Le TDAH et l’anxiété sont confondus dans les deux sens car leurs caractéristiques les plus visibles sont les mêmes. La difficulté à se concentrer, l’agitation, le sommeil perturbé et une impatience accrue leur sont communs.
Aucune liste de symptômes ne les sépare, c’est pourquoi comparer les listes de symptômes est un exercice erroné. Ce qui les sépare, c’est le timing et le mécanisme.
La question qui les distingue réellement
Quand cela a-t-il commencé, et avec quoi cela évolue-t-il ?
Le TDAH est un trouble du développement. Les difficultés sont présentes dans l’enfance, et bien que leurs conséquences changent à mesure que la vie devient moins structurée, le schéma sous-jacent reste globalement constant. Il ne se manifeste pas dans la vingtaine et ne disparaît pas lorsque un projet stressant se termine.
L’anxiété a plus souvent un début que vous pouvez situer, et elle évolue avec les circonstances. Elle augmente pendant une mauvaise période et diminue lorsque cette période se termine.

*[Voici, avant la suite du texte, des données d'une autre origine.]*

Background: an optimization exercise with open tools, aiming at small area, a short achievable clock period and few clock cycles. Do not read the settings as production practice. Function was not checked in any run shown here: the RTL went through the layout flow alone. Power figures rest on the tool's default switching activity, not on a simulated workload.

[flow/flow/run.sh]
#!/bin/bash
# Layout flow: the standard ORFS flow (standard synthesis, floorplan, power grid,
# placement, CTS, routing) with two changes to how the resizer works:
#  - ports are buffered with a plain buffer (buf_4) instead of the delay cell the
#    platform picks by default;
#  - the resizer may change a cell to any equivalent cell, not only one with the
#    same footprint (MATCH_CELL_FOOTPRINT=0).
# ORFS writes each step's full log under orfs/logs; make's own output goes to flow.log.
set -euo pipefail
bash standard.sh MATCH_CELL_FOOTPRINT=0 "BUFFER_PORTS_ARGS=-buffer_cell sky130_fd_sc_hd__buf_4" finish > flow.log 2>&1
[flow/design.v]
`timescale 1ns / 1ps
module cpu_hazard(input wire clk,
           input wire rst,
           input wire enable,
           input wire start,
           output wire d_we,
           output wire [7:0] i_addr,
           output wire [7:0] d_addr,
           input  wire [15:0] i_datain,
           input  wire [15:0] d_datain,
           output wire [15:0] d_dataout,
           output wire busy
    );
    function automatic [7:0] add8(input [7:0] x, input [7:0] y);
      reg [7:0] p, g, t, gg, tt;
      integer d, i;
      begin
        p = x ^ y;
        g = x & y;
        t = x | y;
        gg = g;
        tt = t;
        for (d = 1; d < 8; d = d * 2)
          for (i = 7; i >= d; i = i - 1)
          begin
            if (d == 1 && i == 1)
              gg[1] = g[1] | ((t[1] & x[0]) & y[0]);
            else
              gg[i] = gg[i] | (tt[i] & gg[i - d]);
            tt[i] = tt[i] & tt[i - d];
          end
        add8 = p ^ {gg[6:0], 1'b0};
      end
    endfunction
    function automatic [7:0] inc8(input [7:0] x);
      integer i;
      begin
        for (i = 0; i < 8; i = i + 1)
          inc8[i] = x[i] ^ ((i == 0) ? 1'b1 : &(x | ~((8'd1 << i) - 8'd1)));
      end
    endfunction
    function automatic [15:0] rev16(input [15:0] x);
      integer i;
      for (i = 0; i < 16; i = i + 1) rev16[i] = x[15 - i];
    endfunction
    reg state;
    reg [7:0] pc;
    reg [15:0] gr [0:7];       
    reg [7:0]  vld;            
    reg zf, nf, cf;
    reg [15:0] ex_a;           
    reg [15:0] ex_b;           
    reg [3:0]  ex_sh;          
    reg [2:0]  ex_rd;          
    reg        ex_wr;          
    reg        ex_load;
    reg        ex_store;
    reg        ex_flags;       
    reg        ex_sub;         
    reg        ex_cin;         
    reg        ex_sra;         
    reg        ex_s_add, ex_s_and, ex_s_or, ex_s_xor, ex_s_shr, ex_s_shl;
    assign i_addr = pc;
    assign busy = state;
    wire ex = state & enable;
    wire cin = ex_cin;
    wire [15:0] ap = ex_a ^ ex_b;
    wire [15:0] ag = ex_a & ex_b;
    wire [15:0] ao = ex_a | ex_b;
    reg [15:0] kg, kt;
    integer d, i;
    always @(*)
    begin
      kg = ag;
      kt = ao;
      for (d = 1; d < 16; d = d * 2)
        for (i = 15; i >= d; i = i - 1)
        begin
          kg[i] = kg[i] | (kt[i] & kg[i - d]);
          kt[i] = kt[i] & kt[i - d];
        end
    end
    wire [16:0] carry = {kg | (kt & {16{cin}}), cin};
    wire [15:0] sum = ap ^ carry[15:0];
    wire alu_cf = ex_sub ? ~carry[16] : carry[16];
    wire alu_zf = (ap == {ao[14:0], cin});
    wire alu_nf = sum[15];
    wire [15:0] sh_in = ex_s_shl ? rev16(ex_a) : ex_a;
    wire [31:0] shr = {{16{ex_sra & ex_a[15]}}, sh_in} >> ex_sh;
    wire [15:0] wd = ({16{ex_s_add}} & sum) | ({16{ex_s_and}} & ag) | ({16{ex_s_or}} & ao)
                   | ({16{ex_s_xor}} & ap) | ({16{ex_s_shr}} & shr[15:0])
                   | ({16{ex_s_shl}} & rev16(shr[15:0])) | ({16{ex_load}} & d_datain);
    assign d_addr = add8(ex_a[7:0], {4'b0, ex_sh});
    assign d_dataout = ex_b;
    assign d_we = ex_store;
    wire zf_n = ex_flags ? alu_zf : zf;
    wire nf_n = ex_flags ? alu_nf : nf;
    wire cf_n = ex_flags ? alu_cf : cf;
    always @(posedge clk or negedge rst)
    begin
      if (!rst)
      begin
        zf <= 1'b0;
        nf <= 1'b0;
        cf <= 1'b0;
      end
      else
      begin
        zf <= zf_n;
        nf <= nf_n;
        cf <= cf_n;
      end
    end
    always @(posedge clk)
    begin
      if (ex_wr)
        gr[ex_rd] <= wd;
    end
    always @(posedge clk or negedge rst)
    begin
      if (!rst) vld <= 8'b0;
      else if (ex_wr) vld[ex_rd] <= 1'b1;
    end
    wire [4:0] op = i_datain[15:11];
    wire [2:0] rd = i_datain[10:8];
    wire [2:0] r1 = i_datain[6:4];
    wire [2:0] r2 = i_datain[2:0];
    wire [7:0] imm8 = i_datain[7:0];
    wire [3:0] imm4 = i_datain[3:0];
    wire op_halt  = (op == 5'b00001);
    wire op_load  = (op == 5'b00010);
    wire op_store = (op == 5'b00011);
    wire op_shl   = (op == 5'b00100) || (op == 5'b00101);
    wire op_srl   = (op == 5'b00110);
    wire op_sra   = (op == 5'b00111);
    wire op_and   = (op == 5'b01101);
    wire op_or    = (op == 5'b01110);
    wire op_xor   = (op == 5'b01111);
    wire op_ldih  = (op == 5'b10000);
    wire op_imm   = (op == 5'b01001) || (op == 5'b01011);
    wire op_sub   = (op == 5'b01010) || (op == 5'b01011) || (op == 5'b01100) || (op == 5'b10010);
    wire op_addc  = (op == 5'b10001);
    wire op_subc  = (op == 5'b10010);
    wire op_jump  = (op == 5'b11000);
    wire op_br    = (op[4:3] == 2'b11) && !op_jump;   
    wire op_arith = (op == 5'b01000) || (op == 5'b01001) || (op == 5'b01010) || (op == 5'b01011) || (op == 5'b01100)
                 || (op == 5'b10000) || (op == 5'b10001) || (op == 5'b10010);
    wire wr_reg   = op_load || op_shl || op_srl || op_sra || op_and || op_or || op_xor
                 || (op_arith && op != 5'b01100);
    wire a_is_rd  = op_imm || op_ldih;
    wire [15:0] g_rd = gr[rd] & {16{vld[rd]}};
    wire [15:0] g_r1 = gr[r1] & {16{vld[r1]}};
    wire [15:0] g_r2 = gr[r2] & {16{vld[r2]}};
    wire f_rd = ex_wr && (ex_rd == rd);
    wire f_r1 = ex_wr && (ex_rd == r1);
    wire f_r2 = ex_wr && (ex_rd == r2);
    wire a_fwd = a_is_rd ? f_rd : f_r1;
    wire [15:0] a_reg = a_is_rd ? g_rd : g_r1;
    wire [15:0] a_next = a_fwd ? wd : a_reg;
    wire b_imm = op_ldih || op_imm;
    wire b_fwd = !b_imm && (op_store ? f_rd : f_r2);
    wire [15:0] b_reg = {16{op_sub}} ^ (op_ldih ? {imm8, 8'b0} : op_imm ? {8'b0, imm8} : op_store ? g_rd : g_r2);
    wire [15:0] b_wd = {16{op_sub}} ^ wd;
    wire [15:0] b_next = b_fwd ? b_wd : b_reg;
    wire br_stall = op_br && ex_wr && (ex_rd == rd);
    wire [7:0] target = add8(g_rd[7:0], imm8);
    wire taken = (op == 5'b11001) || ((op == 5'b11010) && zf_n) || ((op == 5'b11011) && !zf_n)
              || ((op == 5'b11100) && nf_n) || ((op == 5'b11101) && !nf_n)
              || ((op == 5'b11110) && cf_n) || ((op == 5'b11111) && !cf_n);
    wire go = ex && !br_stall;      
    always @(posedge clk or negedge rst)
    begin
      if (!rst) state <= 1'b0;
      else if (!state) state <= enable & start;
      else state <= enable & ~op_halt;
    end
    wire [7:0] pc_seq = !go ? pc : op_jump ? imm8 : op_halt ? pc : inc8(pc);
    wire take = go && op_br && taken;
    always @(posedge clk or negedge rst)
    begin
      if (!rst) pc <= 8'b0;
      else pc <= take ? target : pc_seq;
    end
    always @(posedge clk or negedge rst)
    begin
      if (!rst)
      begin
        ex_wr <= 1'b0;
        ex_load <= 1'b0;
        ex_store <= 1'b0;
        ex_flags <= 1'b0;
      end
      else
      begin
        ex_wr <= go && wr_reg;
        ex_load <= go && op_load;
        ex_store <= go && op_store;
        ex_flags <= go && op_arith;
      end
    end
    always @(posedge clk)
    begin
      ex_rd <= rd;
      ex_sub <= op_sub;
      ex_cin <= op_sub ? ~(op_subc & cf_n) : (op_addc & cf_n);
      ex_sra <= op_sra;
      ex_s_add <= op_arith;
      ex_s_and <= op_and;
      ex_s_or <= op_or;
      ex_s_xor <= op_xor;
      ex_s_shr <= op_srl || op_sra;
      ex_s_shl <= op_shl;
      ex_sh <= imm4;
      ex_a <= a_next;
      ex_b <= b_next;
    end
endmodule
[flow/standard.sh]
#!/bin/bash
# synth_recipe.tcl (not shown) runs the flow's synth.tcl, then flattens the netlist and writes it again
# the make line also repeats each setting of config.mk as NAME=value (left out here)
make -C /OpenROAD-flow-scripts/flow DESIGN_CONFIG=/design/flow/config.mk WORK_HOME=/design/flow/orfs CLKGATE_MAP_FILE= SYNTH_SCRIPT=/design/flow/synth_recipe.tcl "${@:-finish}"
[flow/config.mk]
export PLATFORM = sky130hd
export DESIGN_NAME = cpu_hazard
export DESIGN_NICKNAME = cpu_hazard
export VERILOG_FILES = /design/flow/design.v
export SDC_FILE = /design/flow/constraint.sdc
export NUM_CORES = 4
export LEC_CHECK = 0
export ABC_CLOCK_PERIOD_IN_PS = 1500
export CAP_MARGIN = 20
export CORE_MARGIN = 2
export CORE_UTILIZATION = 40
export SETUP_SLACK_MARGIN = 2.5
export SLEW_MARGIN = 20
[flow/constraint.sdc]
create_clock -name core_clock -period 6.0 [get_ports {clk}]
set_input_delay 1.2000 -clock core_clock [delete_from_list [all_inputs] [get_ports {clk}]]
set_output_delay 1.2000 -clock core_clock [all_outputs]
set_load 0.01 [all_outputs]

La question utile lors d’une évaluation n’est pas “avez-vous du mal à vous concentrer”, ce qui est un oui pour presque tout le monde dans les deux groupes. Il s’agit de savoir si vous aviez du mal à vous concentrer à l’école primaire, un mardi normal, quand rien de particulier n’allait mal. Le hub TDAH couvre ce que l’évaluation implique et quelles preuves elle demande.

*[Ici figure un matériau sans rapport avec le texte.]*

From an optimization exercise on the open Yosys and OpenROAD flow, aimed at small area, a short achievable clock period and few clock cycles; shortcuts taken in it are not production practice.
Function was checked by simulation only, so behaviour that the tests miss may differ from the original.
No activity file was given, so power comes from the tool's default toggle rates.

[config.mk]
export PLATFORM = sky130hd
export DESIGN_NAME = gpu_block
export DESIGN_NICKNAME = gpu_block
export VERILOG_FILES = /design/flow/design.v
export SDC_FILE = /design/flow/constraint.sdc
export NUM_CORES = 4
export LEC_CHECK = 0
export CAP_MARGIN = 20
export CORE_MARGIN = 2
export CORE_UTILIZATION = 40
export PLACE_DENSITY = 0.6
export SLEW_MARGIN = 20
This design comes from an exercise in tuning for small area on the open sky130 flow, not from production work.
The RTL was checked by simulation tests, not by an equivalence proof against the original design.
Power and IR drop assume default switching activity.

v16:
Design RGBtoHSV, start of the top module:
module RGBtoHSV(
    output [31:0] H,
    output [31:0] S,
    output [31:0] V,
    output [31:0] S1,
    output [31:0] S2,
    output [31:0] Corner,
    output [31:0] Delta,
    output [31:0] Max,
    output [2:0]  State,
    input  [31:0] R,
    input  [31:0] G,
    input  [31:0] B,
    input         Clk,
    input         reset
);
    wire [2:0] st;
    Controler ctr(.State(st), .reset(reset), .Clk(Clk));
    assign State = st;
    wire s1 = (st == 3'd1);
    wire s2 = (st == 3'd2);
    wire s3 = (st == 3'd3);
    wire s4 = (st == 3'd4);
    wire s5 = (st == 3'd5);
    wire s6 = (st == 3'd6);
    reg [31:0] rR, rG, rB;
    always @(posedge Clk) begin
        if (s1) begin
            rR <= R;
            rG <= G;
            rB <= B;
        end
    end
    wire geRG, geRB, geGB;
    Compare_fp cRG(.ge(geRG), .a(rR), .b(rG));
    Compare_fp cRB(.ge(geRB), .a(rR), .b(rB));
    Compare_fp cGB(.ge(geGB), .a(rG), .b(rB));
  ...
Size: roughly 3100 cells after synthesis, ~360 I/O pins, ~0.028 mm^2 of cells after synthesis.
==> flow/config.mk <==
export PLATFORM = sky130hd
export DESIGN_NAME = RGBtoHSV
export DESIGN_NICKNAME = RGBtoHSV
export VERILOG_FILES = /design/flow/design.v
export SDC_FILE = /design/flow/constraint.sdc
export NUM_CORES = 8
export LEC_CHECK = 0
export ABC_AREA = 1
export CAP_MARGIN = 10
export CORE_MARGIN = 2
export CORE_UTILIZATION = 55
export PLACE_DENSITY = 0.7
export SLEW_MARGIN = 10
==> flow/constraint.sdc <==
create_clock -name core_clock -period 100.0 [get_ports {Clk}]
set_input_delay 20.0000 -clock core_clock [delete_from_list [all_inputs] [get_ports {Clk}]]
set_output_delay 20.0000 -clock core_clock [all_outputs]
set_load 0.01 [all_outputs]
standard.sh (not shown) runs the stock make flow with config.mk's settings and CLKGATE_MAP_FILE= SYNTH_SCRIPT=/design/flow/synth_recipe.tcl, a recipe that flattens the netlist after the stock synthesis.
==> flow/flow/run.sh <==
#!/bin/bash
# Standard synthesis, then the combinational logic between the standard
# synthesis's registers, full adders and tie cells is mapped again by ABC for
# area (registers keep their names and cells), then the standard layout
# with sky130_fd_sc_hd__buf_1 as the port buffer and a clock tree
# without dummy loads.
set -euo pipefail
R=orfs/results/${FLOW_PLATFORM}/RGBtoHSV/base
LIB=${FLOW_HOME}/platforms/${FLOW_PLATFORM}/lib/sky130_fd_sc_hd__tt_025C_1v80.lib
bash standard.sh synth > synth.log 2>&1
cp $R/1_2_yosys.v $R/1_2_yosys.std.v
DU=$(sed -n '/^export DONT_USE_CELLS/,/^$/p' ${FLOW_HOME}/platforms/${FLOW_PLATFORM}/config.mk | grep -o 'sky130_fd_sc_hd__[a-z0-9_]*' | sed 's/^/-dont_use /' | tr '\n' ' ')
sed -e "s#@LIB@#${LIB}#g" -e "s#@IN@#$R/1_2_yosys.std.v#g" -e "s#@OUT@#$R/1_2_yosys.v#g" -e "s#@DU@#${DU}#g" \
    flow/resyn.ys.in > resyn.ys
yosys -s resyn.ys > resyn.log 2>&1
bash standard.sh "BUFFER_PORTS_ARGS=-buffer_cell sky130_fd_sc_hd__buf_1" \
    "CTS_ARGS=-sink_clustering_enable -repair_clock_nets -dont_use_dummy_load -buf_list sky130_fd_sc_hd__clkbuf_4 -sink_clustering_size 10 -sink_clustering_max_diameter 40" finish > standard.log 2>&1
==> flow/flow/resyn.ys.in <==
read_liberty -ignore_miss_func @LIB@
read_verilog @IN@
hierarchy -top RGBtoHSV
blackbox sky130_fd_sc_hd__fa_1 sky130_fd_sc_hd__edfxtp_1 sky130_fd_sc_hd__dfxtp_1 sky130_fd_sc_hd__dfrtp_1 sky130_fd_sc_hd__conb_1
flatten
opt_clean
abc -liberty @LIB@ @DU@ -script +strash;dch;amap,-m,-F,2,-A,8,-C,1000;topo
opt_clean -purge
stat -liberty @LIB@
write_verilog -noattr -noexpr -nohex -nodec @OUT@
v16 closes out successfully: all stages finished, all timing, DRC and antenna checks passed.
Changes in v18 relative to v16:
Settings: PLACE_DENSITY now 0.6, was 0.7; CORE_UTILIZATION now 45, was 55.
-- flow/flow/run.sh --
<<< v16, line 15
yosys -s resyn.ys > resyn.log 2>&1
bash standard.sh "BUFFER_PORTS_ARGS=-buffer_cell sky130_fd_sc_hd__buf_1" \
    "CTS_ARGS=-sink_clustering_enable -repair_clock_nets -dont_use_dummy_load -buf_list sky130_fd_sc_hd__clkbuf_4 -sink_clustering_size 10 -sink_clustering_max_diameter 40" finish > standard.log 2>&1
>>> v18, line 15
yosys -s resyn.ys > resyn.log 2>&1
bash standard.sh "BUFFER_PORTS_ARGS=-buffer_cell sky130_fd_sc_hd__buf_1" \
    "CTS_ARGS=-sink_clustering_enable -repair_clock_nets -dont_use_dummy_load -buf_list sky130_fd_sc_hd__clkbuf_4 -sink_clustering_size 10" finish > standard.log 2>&1
v18 reached the end of the flow, and the finished layout is clean on the timing, DRC and antenna checks.
Relative to v16, area inside the core boundary increased by about 20% in v18.
Taking v16 as the reference, in v18 tap cell count has increased, non-filler instance count after layout climbed 149, final non-filler cell area went up, maximum number of pins on one net before global-route repair went up.
Net total in the final layout was higher in v18 than in v16.
[diff] total power, v18 relative to v16: regression
Lower global-route usage goes to v18 over v16.
v18 ended up with S[29] as its capture point of the critical path; v16 ended up with S[30].
The final critical delay including setup and external delays of v18 is higher than that of v16.
diff inputs: v18 => v4
Settings: PLACE_DENSITY: 0.6 -> 0.7; CORE_UTILIZATION: 45 -> 55; GPL_ROUTABILITY_DRIVEN: unset -> 0.
-- flow/flow/run.sh --
<<< v18, line 15
yosys -s resyn.ys > resyn.log 2>&1
bash standard.sh "BUFFER_PORTS_ARGS=-buffer_cell sky130_fd_sc_hd__buf_1" \
    "CTS_ARGS=-sink_clustering_enable -repair_clock_nets -dont_use_dummy_load -buf_list sky130_fd_sc_hd__clkbuf_4 -sink_clustering_size 10" finish > standard.log 2>&1
>>> v4, line 15
yosys -s resyn.ys > resyn.log 2>&1
bash standard.sh "BUFFER_PORTS_ARGS=-buffer_cell sky130_fd_sc_hd__buf_1" \
    "CTS_ARGS=-sink_clustering_enable -repair_clock_nets -dont_use_dummy_load -buf_list sky130_fd_sc_hd__clkbuf_4 -sink_clustering_size 10 -sink_clustering_max_diameter 33" finish > standard.log 2>&1
--- outcome ---
v4 reports its termination of the worst setup path as S[30] while v18 reports S[29].
v18 ended up with more cell instances than v4 did.
On final-layout worst hold slack: v4 sits below v18.
v18 → v4: aggregate routed wire length now smaller; worst setup slack after placement lost 0.43 ns; met2 wire length dropped 5900 um.
For v50, these inputs were changed with respect to v4:
Settings: PLACE_DENSITY: 0.7 -> 0.6; CORE_UTILIZATION: 55 -> 45; GPL_ROUTABILITY_DRIVEN: 0 -> unset.
-- flow/flow/run.sh --
<<< v4, line 15
yosys -s resyn.ys > resyn.log 2>&1
bash standard.sh "BUFFER_PORTS_ARGS=-buffer_cell sky130_fd_sc_hd__buf_1" \
    "CTS_ARGS=-sink_clustering_enable -repair_clock_nets -dont_use_dummy_load -buf_list sky130_fd_sc_hd__clkbuf_4 -sink_clustering_size 10 -sink_clustering_max_diameter 33" finish > standard.log 2>&1
>>> v50, line 15
yosys -s resyn.ys > resyn.log 2>&1
bash standard.sh "BUFFER_PORTS_ARGS=-buffer_cell sky130_fd_sc_hd__buf_1" \
    "CTS_ARGS=-sink_clustering_enable -repair_clock_nets -dont_use_dummy_load -buf_list sky130_fd_sc_hd__clkbuf_4 -sink_clustering_size 16" finish > standard.log 2>&1
Notes after the runs:
The final reports for v50 and v4 show clock power share higher in the former.
Re maximum fanout encountered on the critical timing path: no difference whatsoever between v50 and v4.
When v50 is measured against v4, its clock buffer count turns out 28 higher.
v4 → v50: global-route wire length before repair rose 6.6%, maximum operating frequency rose 0.20 MHz, largest net degree at the start of global routing rose about 60%.
As of v50, tapcell count had risen by more than 10% compared to v4.
v4 → v50: total power draw now sits higher; final cell count now sits higher.
diff inputs: v50 => v13
-- flow/flow/run.sh --
<<< v50, line 15
yosys -s resyn.ys > resyn.log 2>&1
bash standard.sh "BUFFER_PORTS_ARGS=-buffer_cell sky130_fd_sc_hd__buf_1" \
    "CTS_ARGS=-sink_clustering_enable -repair_clock_nets -dont_use_dummy_load -buf_list sky130_fd_sc_hd__clkbuf_4 -sink_clustering_size 16" finish > standard.log 2>&1
>>> v13, line 15
yosys -s resyn.ys > resyn.log 2>&1
bash standard.sh "BUFFER_PORTS_ARGS=-buffer_cell sky130_fd_sc_hd__buf_1" \
    "CTS_ARGS=-sink_clustering_enable -repair_clock_nets -dont_use_dummy_load -buf_list sky130_fd_sc_hd__clkbuf_4 -sink_clustering_size 10 -sink_clustering_max_diameter 40" finish > standard.log 2>&1
The worst-skew pair later-pin latency on v50 is in line with that on v13.
Sort v13 and v50 by routing usage on met3 desc -> top: v50
Global routing usage summed across all routing layers was higher in the run labelled v50.
Part of the cycle the worst path needs: v13 vs v50 — no meaningful difference
Diff v13 and v50: area fraction of clock buffers and clock inverters higher in v50
Compared v50 against v13; data required time at the worst endpoint within noise.
As of v13, global-route wire length before repair had fallen slightly compared to v50.
Sort v13 and v50 by number of detailed-route iterations in the first pass desc -> top: v50
The setup slack of v13 is smaller than that of v50.
Share of the core filled with cells in the final layout | v13 below v50
Diff v13..v50 | final-layout non-clock buffer area share | negligible
Setup changes, v13 to v54
Settings: GPL_ROUTABILITY_DRIVEN newly set to 0.
Findings:
Reported for v54 and v13, storage element area turned out identical to the last digit.
Comparing v54 and v13, the lower number of clock buffers in the layout is on v54.
Clock power: v54 and v13 compared, higher one is v13
v54 and v13 ended up with nearly the same number of instances resized during post-cts repair.
v54 vs. v13: fmax increased by about 0.7% relative to the old numbers; estimated wirelength of the detail-placed design decreased by 4.9% relative to the old numbers; minimum clock period after layout decreased by 0.48 ns relative to the old numbers; share of power burned in registers increased by 1.8 points relative to the old numbers; total power decreased by 2.7% relative to the old numbers.
[v54 vs v13] fraction of met3 tracks used by global routing: lower in v54
For final non-filler cell total, v54 and v13 come out practically identical.

[separate check: timing with driven ports]
No port has a modelled driver above. Below, the same layouts with a new extraction and two added sets of constraints. Step 1 assumes that a clkbuf_16 drives the clock port and a buf_2 every other input. Step 2, shift: input delay + t, output delay - t, t = (earliest + latest rising clock arrival at the registers) / 2. This alone moves slack from input paths to output paths. Slacks: ideal / step 1 / step 2; pairs: ideal / step 1.
| run | t, ns | slack for setup (ns) | worst hold slack (ns) | worst register clock-pin slew, ns |
|---|---|---|---|---|
| v16 | 0.800 | 30.686 / 30.633 / 31.433 | 0.515 / 0.515 / 0.515 | 0.12 / 0.12 |
| v18 | 0.853 | 30.546 / 30.491 / 31.344 | 0.558 / 0.558 / 0.558 | 0.07 / 0.07 |
| v4 | 0.791 | 29.619 / 29.562 / 30.353 | 0.501 / 0.501 / 0.501 | 0.11 / 0.11 |
| v50 | 0.847 | 30.572 / 30.517 / 31.363 | 0.561 / 0.561 / 0.561 | 0.07 / 0.07 |
| v13 | 0.825 | 30.501 / 30.448 / 31.272 | 0.570 / 0.570 / 0.570 | 0.11 / 0.11 |
| v54 | 0.802 | 30.978 / 30.924 / 31.726 | 0.583 / 0.583 / 0.583 | 0.12 / 0.12 |
After both steps setup and hold are still met in every run listed.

Même expérience, mécanisme différent
Regardez de près l’attention elle-même et les deux se séparent.
Dans l’anxiété, l’attention est capturée. Ce n’est pas que vous ne pouvez pas vous concentrer, c’est que la concentration est constamment attirée vers une chose spécifique. L’inquiétude a un contenu, elle est répétitive et elle concerne quelque chose.
Dans le TDAH, l’attention est désancrée. Elle ne reste nulle part, y compris sur l’inquiétude. C’est pourquoi les personnes atteintes de TDAH décrivent souvent s’éloigner des choses qui leur tiennent activement à cœur, ce que l’anxiété ne fait généralement pas.
La même distinction s’applique à l’agitation. L’agitation anxieuse est tendue et appréhensive, un corps préparé à quelque chose. L’agitation liée au TDAH est un besoin de bouger qui ne comporte aucune menace et qui est présent depuis l’enfance.
Un schéma de la distinction décrite dans cet article et dans les sources citées. Pas de données mesurées, et cela ne remplace pas une évaluation.
Rien ici n’est diagnostique en soi. L’essentiel est que les questions discriminantes portent sur l’historique et le schéma, et non sur la gravité de la concentration.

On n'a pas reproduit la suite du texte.